Early Years
Kev Carmody was born in 1946 in Cairns, Queensland. His father was a second-generation Irish descendant, his mother an Indigenous Australian of the Murri people. His younger brother, Laurie, was born three and a half years later. His family moved to southern Queensland in early 1950, and he grew up on a cattle station near Goranba, 70 km west of Dalby in the Darling Downs area of south eastern Queensland. His parents worked as drovers, moving cattle along stock routes. At ten years of age, Carmody and his brother were taken from their parents under the assimilation policy as part of the Stolen Generations and sent to a Christian school in Toowoomba. After schooling, he returned to his rural roots and worked for seventeen years as a country labourer, including droving, shearing, bag lumping, wool pressing and welding.

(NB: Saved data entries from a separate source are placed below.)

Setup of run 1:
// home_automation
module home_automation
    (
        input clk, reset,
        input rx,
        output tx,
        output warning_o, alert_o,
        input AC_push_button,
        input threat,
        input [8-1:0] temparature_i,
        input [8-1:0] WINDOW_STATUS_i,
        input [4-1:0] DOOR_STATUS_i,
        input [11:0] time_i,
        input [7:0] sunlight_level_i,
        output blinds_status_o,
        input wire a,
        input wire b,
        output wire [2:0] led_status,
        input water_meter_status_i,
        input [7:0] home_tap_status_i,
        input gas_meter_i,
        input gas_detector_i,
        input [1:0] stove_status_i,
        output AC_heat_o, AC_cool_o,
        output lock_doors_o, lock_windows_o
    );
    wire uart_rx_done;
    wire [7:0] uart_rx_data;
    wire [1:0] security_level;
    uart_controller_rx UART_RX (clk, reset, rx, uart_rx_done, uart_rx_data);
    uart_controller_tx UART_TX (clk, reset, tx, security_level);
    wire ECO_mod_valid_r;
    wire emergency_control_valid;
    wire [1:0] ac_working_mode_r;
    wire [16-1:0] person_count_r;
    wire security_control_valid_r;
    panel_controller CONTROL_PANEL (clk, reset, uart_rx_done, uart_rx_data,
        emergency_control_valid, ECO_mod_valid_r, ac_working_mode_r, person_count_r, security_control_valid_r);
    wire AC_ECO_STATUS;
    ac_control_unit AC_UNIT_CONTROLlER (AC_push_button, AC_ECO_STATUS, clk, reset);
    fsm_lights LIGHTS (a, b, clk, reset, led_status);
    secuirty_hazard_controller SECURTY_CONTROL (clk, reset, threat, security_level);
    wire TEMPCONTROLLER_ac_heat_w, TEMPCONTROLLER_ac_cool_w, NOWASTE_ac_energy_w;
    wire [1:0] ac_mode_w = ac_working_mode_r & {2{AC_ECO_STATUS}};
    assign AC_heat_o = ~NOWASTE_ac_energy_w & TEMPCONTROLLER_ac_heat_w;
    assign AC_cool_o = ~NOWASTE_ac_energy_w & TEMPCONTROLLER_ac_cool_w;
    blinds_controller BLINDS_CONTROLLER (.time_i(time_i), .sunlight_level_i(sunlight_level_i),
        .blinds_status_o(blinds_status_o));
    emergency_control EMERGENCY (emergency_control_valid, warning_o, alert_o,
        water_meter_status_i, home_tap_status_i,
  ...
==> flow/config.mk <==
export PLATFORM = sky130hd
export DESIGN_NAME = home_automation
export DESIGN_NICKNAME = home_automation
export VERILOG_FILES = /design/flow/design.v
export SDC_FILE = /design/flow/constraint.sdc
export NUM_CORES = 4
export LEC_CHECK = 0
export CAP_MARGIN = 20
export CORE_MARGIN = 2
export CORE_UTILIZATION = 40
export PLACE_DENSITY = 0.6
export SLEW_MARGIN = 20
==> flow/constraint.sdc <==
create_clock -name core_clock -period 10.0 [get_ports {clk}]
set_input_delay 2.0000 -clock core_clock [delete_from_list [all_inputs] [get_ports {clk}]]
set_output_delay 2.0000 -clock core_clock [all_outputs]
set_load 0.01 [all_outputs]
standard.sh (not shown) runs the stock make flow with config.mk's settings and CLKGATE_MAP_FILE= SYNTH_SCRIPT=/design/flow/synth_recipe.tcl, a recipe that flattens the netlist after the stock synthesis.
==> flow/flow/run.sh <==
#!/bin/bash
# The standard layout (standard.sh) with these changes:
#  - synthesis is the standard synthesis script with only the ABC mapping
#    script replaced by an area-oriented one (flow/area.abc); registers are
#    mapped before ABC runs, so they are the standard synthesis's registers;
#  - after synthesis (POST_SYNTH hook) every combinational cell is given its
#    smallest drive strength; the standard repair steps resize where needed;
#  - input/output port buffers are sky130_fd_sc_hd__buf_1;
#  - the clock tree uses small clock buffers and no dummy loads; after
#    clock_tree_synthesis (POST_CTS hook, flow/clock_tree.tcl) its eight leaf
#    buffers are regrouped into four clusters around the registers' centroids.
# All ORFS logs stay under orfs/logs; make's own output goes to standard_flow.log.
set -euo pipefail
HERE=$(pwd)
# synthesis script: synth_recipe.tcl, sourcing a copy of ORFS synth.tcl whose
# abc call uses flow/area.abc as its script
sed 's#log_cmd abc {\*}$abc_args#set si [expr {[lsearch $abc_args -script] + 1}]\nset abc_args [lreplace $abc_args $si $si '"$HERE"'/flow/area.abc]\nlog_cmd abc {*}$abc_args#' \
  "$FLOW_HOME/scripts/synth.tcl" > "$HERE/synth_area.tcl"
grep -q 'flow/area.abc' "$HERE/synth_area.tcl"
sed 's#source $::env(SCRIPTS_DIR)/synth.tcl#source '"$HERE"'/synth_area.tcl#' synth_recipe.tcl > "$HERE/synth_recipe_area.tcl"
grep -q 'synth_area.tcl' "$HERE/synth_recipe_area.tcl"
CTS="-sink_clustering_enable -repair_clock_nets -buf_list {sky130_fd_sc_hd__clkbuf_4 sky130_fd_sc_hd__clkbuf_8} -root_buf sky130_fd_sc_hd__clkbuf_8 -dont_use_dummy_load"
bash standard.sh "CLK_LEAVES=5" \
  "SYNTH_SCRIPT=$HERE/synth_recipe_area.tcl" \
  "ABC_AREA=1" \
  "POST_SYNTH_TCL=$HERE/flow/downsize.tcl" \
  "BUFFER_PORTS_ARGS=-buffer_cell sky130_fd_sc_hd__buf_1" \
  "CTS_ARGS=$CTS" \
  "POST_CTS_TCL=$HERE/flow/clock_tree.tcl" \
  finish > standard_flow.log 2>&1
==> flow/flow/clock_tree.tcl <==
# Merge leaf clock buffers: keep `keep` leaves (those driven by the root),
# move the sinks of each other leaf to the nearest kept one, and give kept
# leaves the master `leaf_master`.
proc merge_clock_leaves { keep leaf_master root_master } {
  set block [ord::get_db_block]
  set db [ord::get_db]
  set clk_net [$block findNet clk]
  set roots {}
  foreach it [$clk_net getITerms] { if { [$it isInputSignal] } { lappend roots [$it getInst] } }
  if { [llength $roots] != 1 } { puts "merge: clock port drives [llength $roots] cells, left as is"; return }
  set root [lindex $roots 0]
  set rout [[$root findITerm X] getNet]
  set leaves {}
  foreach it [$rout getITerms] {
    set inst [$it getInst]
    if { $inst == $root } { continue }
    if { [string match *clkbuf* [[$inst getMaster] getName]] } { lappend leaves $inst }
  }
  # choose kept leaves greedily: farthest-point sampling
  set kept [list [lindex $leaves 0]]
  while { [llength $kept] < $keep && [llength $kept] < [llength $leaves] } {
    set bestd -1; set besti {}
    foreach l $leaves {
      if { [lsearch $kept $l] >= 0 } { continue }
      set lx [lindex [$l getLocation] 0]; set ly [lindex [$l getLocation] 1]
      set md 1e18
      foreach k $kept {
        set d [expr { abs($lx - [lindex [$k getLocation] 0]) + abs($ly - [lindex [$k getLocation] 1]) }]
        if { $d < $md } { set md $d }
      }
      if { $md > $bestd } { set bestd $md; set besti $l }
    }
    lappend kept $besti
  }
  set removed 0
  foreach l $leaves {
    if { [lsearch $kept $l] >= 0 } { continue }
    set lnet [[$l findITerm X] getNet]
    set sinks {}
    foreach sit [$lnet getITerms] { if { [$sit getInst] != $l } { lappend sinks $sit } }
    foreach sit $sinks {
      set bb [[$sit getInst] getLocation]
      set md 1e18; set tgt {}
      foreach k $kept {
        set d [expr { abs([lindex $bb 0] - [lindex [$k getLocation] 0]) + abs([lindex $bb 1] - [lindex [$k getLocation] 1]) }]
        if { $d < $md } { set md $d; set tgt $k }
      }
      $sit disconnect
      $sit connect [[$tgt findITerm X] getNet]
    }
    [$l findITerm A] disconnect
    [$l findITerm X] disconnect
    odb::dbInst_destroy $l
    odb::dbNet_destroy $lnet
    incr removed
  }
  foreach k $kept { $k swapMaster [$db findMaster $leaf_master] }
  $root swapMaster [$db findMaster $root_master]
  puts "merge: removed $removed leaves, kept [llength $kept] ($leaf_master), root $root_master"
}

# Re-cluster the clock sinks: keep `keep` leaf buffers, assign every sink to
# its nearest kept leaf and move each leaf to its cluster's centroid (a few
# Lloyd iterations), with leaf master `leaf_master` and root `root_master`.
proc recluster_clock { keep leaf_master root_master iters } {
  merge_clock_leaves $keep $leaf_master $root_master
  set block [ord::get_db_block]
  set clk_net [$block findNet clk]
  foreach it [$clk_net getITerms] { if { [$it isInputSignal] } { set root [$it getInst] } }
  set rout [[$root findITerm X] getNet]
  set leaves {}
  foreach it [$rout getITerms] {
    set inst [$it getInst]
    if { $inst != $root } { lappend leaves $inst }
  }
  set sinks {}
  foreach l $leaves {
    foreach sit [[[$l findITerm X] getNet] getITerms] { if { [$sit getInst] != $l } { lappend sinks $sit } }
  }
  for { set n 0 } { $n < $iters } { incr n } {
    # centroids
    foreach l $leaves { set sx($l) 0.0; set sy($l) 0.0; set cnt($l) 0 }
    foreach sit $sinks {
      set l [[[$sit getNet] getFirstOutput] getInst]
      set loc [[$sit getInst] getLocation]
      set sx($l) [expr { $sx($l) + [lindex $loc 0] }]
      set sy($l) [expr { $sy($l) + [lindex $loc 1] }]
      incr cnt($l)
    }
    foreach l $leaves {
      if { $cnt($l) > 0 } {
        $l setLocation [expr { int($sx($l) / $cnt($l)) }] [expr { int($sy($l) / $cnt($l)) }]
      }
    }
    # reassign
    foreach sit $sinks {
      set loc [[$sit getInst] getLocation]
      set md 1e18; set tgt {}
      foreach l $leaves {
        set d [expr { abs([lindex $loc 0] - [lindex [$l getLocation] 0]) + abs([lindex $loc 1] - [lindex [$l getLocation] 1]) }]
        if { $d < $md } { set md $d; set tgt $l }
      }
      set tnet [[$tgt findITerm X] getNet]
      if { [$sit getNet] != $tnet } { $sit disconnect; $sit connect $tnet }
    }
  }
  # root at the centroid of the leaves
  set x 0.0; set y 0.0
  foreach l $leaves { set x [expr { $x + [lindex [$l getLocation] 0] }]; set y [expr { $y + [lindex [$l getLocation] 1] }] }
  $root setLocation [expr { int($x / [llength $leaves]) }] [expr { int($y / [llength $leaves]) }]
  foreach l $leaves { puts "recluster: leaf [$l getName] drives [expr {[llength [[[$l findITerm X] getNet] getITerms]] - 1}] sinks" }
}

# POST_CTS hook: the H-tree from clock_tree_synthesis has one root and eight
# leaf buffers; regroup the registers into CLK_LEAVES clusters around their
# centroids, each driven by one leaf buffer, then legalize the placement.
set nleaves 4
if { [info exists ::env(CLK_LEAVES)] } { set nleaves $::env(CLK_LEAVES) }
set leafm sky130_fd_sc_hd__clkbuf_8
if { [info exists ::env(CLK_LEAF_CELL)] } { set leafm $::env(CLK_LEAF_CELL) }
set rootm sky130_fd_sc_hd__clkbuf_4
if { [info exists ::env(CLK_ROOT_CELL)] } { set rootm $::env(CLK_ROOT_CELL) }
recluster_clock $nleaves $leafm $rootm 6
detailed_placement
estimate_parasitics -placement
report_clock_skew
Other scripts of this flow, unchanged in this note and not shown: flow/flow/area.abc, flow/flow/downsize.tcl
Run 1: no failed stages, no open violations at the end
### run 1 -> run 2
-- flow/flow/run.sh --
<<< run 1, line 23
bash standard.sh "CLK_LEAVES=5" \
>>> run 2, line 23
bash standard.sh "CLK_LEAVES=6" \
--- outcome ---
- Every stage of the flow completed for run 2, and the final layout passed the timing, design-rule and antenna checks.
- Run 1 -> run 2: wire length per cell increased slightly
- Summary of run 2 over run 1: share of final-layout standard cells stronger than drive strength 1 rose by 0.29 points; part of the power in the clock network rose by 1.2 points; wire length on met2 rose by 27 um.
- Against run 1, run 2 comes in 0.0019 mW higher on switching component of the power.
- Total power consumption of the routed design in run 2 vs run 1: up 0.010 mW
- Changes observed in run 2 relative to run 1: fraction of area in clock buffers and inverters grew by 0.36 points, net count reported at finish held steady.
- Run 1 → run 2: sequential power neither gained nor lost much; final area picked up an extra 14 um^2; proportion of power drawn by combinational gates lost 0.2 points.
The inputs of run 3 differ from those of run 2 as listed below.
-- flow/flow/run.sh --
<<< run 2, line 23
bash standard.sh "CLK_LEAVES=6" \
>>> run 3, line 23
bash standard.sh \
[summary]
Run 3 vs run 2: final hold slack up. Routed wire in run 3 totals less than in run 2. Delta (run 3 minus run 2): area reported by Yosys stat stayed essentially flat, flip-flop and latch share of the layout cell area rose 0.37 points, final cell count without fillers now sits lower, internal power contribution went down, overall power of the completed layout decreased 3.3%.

In 1967 he married Helen, with whom he has three sons; they later divorced but remain "good mates". In 1978, at the age of 33, Carmody enrolled in university, Darling Downs Institute of Advanced Education.
At the night time I was always just interested in music, so I started to study music (by himself) and got to a standard, when I moved to Toowoomba and got a proper music teacher. And she said to me, ‘you know, you're miles ahead of the standard they’d require to get into the music course at the University of Southern Queensland. —Kev CarmodyDue to his limited schooling, Carmody’s reading and writing skills were not up to required university standard. Undeterred, he suggested to the history tutor that until his writing was suitable he would present his research in a musical format accompanied by guitar. Whilst this was a novel approach at university, it was in line with the far older indigenous tradition of oral history. Although Carmody had extensive historical knowledge, learnt by oral traditions, much of it could not be found in library history books and was attributed to 'unpublished works'. Carmody completed his Bachelor of Arts degree, then postgraduate studies and a Diploma of Education at the University of Queensland, followed by commencing a PhD in History, on the Darling Downs 1830–1860.
I was supposed to be studying history and music, but I'd be in the library with books on everything, geology, theorems of thermodynamics. I wished I'd had the time to take every course. —Kev CarmodyWhilst at university, Carmody had used music as a means of implementing oral history in tutorials, which led to his later career.